Data provided: Begin

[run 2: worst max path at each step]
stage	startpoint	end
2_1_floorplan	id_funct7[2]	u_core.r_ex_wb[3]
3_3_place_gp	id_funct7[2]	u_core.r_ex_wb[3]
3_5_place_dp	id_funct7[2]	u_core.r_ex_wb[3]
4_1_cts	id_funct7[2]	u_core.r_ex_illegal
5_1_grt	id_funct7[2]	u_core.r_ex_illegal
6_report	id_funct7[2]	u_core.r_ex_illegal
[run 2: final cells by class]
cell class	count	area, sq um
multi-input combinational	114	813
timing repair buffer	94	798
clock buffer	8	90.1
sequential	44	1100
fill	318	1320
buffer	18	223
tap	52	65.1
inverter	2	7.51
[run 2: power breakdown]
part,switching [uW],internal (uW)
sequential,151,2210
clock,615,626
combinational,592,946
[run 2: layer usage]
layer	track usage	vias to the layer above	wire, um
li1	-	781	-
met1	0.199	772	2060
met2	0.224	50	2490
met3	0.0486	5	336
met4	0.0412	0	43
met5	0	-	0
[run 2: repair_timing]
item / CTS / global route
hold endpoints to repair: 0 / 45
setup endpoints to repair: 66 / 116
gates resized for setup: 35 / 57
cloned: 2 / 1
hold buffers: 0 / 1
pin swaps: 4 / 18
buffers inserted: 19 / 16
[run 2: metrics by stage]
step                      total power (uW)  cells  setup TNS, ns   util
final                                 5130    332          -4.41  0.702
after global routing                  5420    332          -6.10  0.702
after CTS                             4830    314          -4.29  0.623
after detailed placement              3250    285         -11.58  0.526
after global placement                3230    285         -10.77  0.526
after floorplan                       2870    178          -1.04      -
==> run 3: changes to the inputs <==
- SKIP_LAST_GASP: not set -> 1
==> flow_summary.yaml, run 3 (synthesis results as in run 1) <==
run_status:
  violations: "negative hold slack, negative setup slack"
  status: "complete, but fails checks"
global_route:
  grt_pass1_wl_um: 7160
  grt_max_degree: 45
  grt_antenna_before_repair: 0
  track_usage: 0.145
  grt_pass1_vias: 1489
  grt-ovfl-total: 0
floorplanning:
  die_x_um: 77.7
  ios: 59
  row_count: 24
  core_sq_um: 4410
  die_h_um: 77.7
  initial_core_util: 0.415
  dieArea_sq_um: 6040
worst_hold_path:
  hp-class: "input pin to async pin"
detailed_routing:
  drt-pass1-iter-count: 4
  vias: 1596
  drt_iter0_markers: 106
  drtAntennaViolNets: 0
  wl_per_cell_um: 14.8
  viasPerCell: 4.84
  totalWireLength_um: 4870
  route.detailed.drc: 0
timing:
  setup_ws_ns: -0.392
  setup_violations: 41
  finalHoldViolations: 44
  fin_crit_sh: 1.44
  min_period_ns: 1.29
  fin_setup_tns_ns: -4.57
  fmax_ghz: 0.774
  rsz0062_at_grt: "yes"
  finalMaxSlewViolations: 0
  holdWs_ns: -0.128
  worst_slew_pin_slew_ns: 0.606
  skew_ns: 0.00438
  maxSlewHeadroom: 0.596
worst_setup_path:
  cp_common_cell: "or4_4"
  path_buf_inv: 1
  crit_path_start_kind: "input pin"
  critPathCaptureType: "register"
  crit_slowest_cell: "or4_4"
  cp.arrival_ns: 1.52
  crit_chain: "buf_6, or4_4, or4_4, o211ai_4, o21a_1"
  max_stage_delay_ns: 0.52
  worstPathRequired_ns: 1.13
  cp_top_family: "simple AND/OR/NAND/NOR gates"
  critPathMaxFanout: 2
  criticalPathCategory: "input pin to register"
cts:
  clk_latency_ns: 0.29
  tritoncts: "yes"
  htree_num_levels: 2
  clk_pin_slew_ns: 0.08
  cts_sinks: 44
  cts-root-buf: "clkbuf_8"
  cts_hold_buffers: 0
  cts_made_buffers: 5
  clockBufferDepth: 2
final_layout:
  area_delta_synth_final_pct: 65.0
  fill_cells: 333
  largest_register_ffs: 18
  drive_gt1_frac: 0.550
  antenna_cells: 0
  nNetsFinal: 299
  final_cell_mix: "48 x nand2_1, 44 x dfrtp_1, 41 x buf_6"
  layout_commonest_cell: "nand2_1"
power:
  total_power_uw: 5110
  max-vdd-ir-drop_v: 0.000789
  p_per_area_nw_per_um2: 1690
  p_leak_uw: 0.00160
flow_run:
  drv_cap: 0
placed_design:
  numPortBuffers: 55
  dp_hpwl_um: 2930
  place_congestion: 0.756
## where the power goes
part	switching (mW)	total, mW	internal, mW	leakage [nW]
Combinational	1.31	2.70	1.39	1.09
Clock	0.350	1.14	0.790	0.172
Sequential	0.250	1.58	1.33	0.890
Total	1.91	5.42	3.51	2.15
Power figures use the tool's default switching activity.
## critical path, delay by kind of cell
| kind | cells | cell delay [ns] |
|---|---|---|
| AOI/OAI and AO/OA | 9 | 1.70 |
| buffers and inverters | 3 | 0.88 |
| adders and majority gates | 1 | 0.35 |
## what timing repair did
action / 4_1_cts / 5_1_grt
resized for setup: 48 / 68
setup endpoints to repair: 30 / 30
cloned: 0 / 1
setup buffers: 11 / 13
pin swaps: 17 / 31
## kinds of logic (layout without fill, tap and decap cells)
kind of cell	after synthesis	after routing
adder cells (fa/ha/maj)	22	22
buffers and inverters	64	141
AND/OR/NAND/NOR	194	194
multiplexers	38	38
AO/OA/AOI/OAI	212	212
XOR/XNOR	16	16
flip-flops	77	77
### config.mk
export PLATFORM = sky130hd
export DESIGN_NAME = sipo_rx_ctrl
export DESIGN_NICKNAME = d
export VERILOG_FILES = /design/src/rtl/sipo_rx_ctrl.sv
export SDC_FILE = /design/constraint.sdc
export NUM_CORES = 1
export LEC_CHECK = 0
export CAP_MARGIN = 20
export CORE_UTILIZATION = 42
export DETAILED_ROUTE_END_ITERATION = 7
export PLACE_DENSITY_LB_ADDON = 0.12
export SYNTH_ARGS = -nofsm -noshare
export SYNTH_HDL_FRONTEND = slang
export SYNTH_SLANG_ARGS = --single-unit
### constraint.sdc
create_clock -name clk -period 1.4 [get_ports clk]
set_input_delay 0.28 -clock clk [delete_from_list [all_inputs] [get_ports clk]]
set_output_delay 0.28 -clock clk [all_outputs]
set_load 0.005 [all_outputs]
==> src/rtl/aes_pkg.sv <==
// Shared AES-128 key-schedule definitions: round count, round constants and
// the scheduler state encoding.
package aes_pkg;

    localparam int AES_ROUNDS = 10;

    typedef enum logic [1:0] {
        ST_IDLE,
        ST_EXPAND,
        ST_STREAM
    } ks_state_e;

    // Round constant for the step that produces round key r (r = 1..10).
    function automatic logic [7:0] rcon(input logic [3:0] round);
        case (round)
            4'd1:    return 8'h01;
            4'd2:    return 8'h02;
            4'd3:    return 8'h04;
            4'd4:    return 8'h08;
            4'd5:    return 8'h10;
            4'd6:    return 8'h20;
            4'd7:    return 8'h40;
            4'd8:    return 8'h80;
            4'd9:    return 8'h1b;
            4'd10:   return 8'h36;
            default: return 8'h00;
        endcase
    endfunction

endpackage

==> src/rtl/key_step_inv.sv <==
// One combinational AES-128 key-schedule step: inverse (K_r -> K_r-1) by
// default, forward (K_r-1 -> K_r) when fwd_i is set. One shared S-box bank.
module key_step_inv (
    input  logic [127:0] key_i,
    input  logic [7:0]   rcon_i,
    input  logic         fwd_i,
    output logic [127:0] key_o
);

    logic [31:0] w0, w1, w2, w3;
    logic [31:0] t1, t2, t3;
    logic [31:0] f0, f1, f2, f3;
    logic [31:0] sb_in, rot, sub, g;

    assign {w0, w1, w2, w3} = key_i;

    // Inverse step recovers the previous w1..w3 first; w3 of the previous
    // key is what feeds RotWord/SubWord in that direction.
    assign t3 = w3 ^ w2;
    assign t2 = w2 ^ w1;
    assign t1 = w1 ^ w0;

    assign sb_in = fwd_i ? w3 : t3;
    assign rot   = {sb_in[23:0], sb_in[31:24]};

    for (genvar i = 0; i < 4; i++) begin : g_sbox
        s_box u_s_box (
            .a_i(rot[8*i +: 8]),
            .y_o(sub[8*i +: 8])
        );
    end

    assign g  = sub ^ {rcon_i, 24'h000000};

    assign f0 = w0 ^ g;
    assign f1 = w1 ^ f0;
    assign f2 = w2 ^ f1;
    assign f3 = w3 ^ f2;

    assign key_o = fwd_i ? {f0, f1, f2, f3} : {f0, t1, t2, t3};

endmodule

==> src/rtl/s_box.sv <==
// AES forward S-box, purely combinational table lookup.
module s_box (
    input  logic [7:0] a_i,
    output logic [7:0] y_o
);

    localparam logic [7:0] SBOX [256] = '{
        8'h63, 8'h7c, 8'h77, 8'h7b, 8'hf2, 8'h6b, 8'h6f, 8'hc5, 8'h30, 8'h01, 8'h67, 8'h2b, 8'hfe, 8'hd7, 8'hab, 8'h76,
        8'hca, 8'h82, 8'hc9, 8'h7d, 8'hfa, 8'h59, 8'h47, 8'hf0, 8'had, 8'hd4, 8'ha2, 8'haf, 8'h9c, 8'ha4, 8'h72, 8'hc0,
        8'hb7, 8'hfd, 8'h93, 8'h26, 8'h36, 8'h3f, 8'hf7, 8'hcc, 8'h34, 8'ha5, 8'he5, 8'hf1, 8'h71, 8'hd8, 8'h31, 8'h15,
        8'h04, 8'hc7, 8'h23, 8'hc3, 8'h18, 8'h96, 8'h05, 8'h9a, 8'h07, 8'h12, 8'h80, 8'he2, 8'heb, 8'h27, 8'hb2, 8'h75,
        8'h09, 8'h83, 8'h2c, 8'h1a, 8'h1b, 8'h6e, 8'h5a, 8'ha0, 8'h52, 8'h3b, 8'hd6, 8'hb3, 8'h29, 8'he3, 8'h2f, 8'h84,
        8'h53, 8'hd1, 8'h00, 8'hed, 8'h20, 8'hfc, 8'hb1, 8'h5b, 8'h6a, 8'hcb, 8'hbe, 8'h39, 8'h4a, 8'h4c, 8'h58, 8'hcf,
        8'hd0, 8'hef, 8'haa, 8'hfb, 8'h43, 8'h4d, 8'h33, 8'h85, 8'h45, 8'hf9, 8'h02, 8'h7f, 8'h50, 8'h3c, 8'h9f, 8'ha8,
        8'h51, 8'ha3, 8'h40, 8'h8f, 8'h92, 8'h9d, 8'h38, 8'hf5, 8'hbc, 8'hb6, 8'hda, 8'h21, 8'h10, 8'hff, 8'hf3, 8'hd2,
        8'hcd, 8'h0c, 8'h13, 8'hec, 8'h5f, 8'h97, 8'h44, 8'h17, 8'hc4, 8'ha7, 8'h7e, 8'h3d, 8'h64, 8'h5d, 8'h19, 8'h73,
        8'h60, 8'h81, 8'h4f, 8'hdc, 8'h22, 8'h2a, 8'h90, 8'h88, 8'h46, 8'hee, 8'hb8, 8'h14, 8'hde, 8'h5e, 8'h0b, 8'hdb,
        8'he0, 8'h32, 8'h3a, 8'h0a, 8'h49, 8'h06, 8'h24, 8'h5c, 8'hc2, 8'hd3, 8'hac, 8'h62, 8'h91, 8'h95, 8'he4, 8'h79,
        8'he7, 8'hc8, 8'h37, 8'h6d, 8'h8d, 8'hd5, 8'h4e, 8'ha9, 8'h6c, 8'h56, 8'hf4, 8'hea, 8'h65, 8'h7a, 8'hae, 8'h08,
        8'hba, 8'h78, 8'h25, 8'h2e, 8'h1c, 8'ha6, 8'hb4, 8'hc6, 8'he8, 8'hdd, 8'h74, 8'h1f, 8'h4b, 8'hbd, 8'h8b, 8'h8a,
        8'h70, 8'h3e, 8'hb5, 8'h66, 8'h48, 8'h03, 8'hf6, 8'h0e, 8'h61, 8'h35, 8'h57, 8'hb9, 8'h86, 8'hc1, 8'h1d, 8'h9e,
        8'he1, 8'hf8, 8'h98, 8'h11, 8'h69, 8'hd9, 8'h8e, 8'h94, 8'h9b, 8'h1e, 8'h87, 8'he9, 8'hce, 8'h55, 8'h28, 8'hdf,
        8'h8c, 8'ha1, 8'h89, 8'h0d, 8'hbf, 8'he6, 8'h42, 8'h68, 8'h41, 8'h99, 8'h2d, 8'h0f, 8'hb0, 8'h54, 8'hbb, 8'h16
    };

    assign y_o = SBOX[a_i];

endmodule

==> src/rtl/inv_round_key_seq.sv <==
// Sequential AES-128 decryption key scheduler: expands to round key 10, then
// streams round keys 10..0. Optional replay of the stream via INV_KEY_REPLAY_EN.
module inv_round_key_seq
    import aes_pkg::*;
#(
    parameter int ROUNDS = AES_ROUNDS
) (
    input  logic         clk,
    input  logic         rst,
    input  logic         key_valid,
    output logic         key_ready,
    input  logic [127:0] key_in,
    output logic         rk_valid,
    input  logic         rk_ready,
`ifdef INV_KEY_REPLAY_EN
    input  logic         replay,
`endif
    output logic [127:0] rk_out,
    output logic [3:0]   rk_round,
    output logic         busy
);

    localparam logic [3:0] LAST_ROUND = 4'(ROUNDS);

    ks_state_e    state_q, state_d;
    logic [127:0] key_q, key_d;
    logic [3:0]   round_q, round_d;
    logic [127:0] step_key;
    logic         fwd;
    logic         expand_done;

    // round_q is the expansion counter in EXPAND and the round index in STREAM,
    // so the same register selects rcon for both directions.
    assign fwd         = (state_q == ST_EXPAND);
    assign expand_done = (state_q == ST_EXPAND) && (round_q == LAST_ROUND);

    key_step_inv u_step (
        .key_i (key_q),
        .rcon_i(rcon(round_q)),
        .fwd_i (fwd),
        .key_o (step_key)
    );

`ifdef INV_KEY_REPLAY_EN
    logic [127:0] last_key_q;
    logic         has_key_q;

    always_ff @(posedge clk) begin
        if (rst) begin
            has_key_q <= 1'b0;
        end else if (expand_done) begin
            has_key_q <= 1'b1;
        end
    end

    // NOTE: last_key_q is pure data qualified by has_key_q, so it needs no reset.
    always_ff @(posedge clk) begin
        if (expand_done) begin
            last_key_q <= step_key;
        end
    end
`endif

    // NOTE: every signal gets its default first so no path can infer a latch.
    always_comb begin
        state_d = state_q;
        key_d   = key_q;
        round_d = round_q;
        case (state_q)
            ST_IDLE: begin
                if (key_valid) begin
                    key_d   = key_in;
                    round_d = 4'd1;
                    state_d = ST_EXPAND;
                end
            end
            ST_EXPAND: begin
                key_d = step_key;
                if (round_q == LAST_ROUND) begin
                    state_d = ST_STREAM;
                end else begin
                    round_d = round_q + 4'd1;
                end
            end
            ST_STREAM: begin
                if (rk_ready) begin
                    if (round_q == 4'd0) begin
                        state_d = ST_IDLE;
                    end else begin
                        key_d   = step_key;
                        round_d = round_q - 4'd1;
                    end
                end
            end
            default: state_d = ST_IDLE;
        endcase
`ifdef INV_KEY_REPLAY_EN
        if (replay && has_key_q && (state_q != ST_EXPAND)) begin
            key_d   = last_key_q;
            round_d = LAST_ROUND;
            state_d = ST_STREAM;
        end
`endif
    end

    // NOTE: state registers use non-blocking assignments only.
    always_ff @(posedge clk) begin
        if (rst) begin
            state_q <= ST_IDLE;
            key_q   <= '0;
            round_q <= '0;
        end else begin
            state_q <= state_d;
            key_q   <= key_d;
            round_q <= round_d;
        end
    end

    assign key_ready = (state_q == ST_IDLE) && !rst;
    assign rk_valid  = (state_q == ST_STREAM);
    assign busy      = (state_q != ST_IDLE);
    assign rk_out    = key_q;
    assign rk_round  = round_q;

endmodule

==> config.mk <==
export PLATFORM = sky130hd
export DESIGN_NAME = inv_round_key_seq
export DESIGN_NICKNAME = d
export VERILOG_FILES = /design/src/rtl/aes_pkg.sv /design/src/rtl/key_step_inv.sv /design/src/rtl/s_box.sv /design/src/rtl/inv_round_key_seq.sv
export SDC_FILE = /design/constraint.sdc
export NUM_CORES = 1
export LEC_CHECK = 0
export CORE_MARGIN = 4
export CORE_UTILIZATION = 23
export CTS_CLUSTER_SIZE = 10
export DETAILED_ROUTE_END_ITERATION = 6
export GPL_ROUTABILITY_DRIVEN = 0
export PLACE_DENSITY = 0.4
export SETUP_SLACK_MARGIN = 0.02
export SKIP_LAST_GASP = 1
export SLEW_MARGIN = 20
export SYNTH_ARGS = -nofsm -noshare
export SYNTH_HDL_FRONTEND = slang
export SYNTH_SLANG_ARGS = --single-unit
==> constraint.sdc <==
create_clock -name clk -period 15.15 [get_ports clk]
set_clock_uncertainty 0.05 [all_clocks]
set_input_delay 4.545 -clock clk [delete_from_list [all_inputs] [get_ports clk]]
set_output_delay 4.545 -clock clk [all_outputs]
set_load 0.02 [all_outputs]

Data provided: End

Directions for this task. From the material above, please return each line containing "after".

Task response.
after global routing                  5420    332          -6.10  0.702
after CTS                             4830    314          -4.29  0.623
after detailed placement              3250    285         -11.58  0.526
after global placement                3230    285         -10.77  0.526
after floorplan                       2870    178          -1.04      -
kind of cell	after synthesis	after routing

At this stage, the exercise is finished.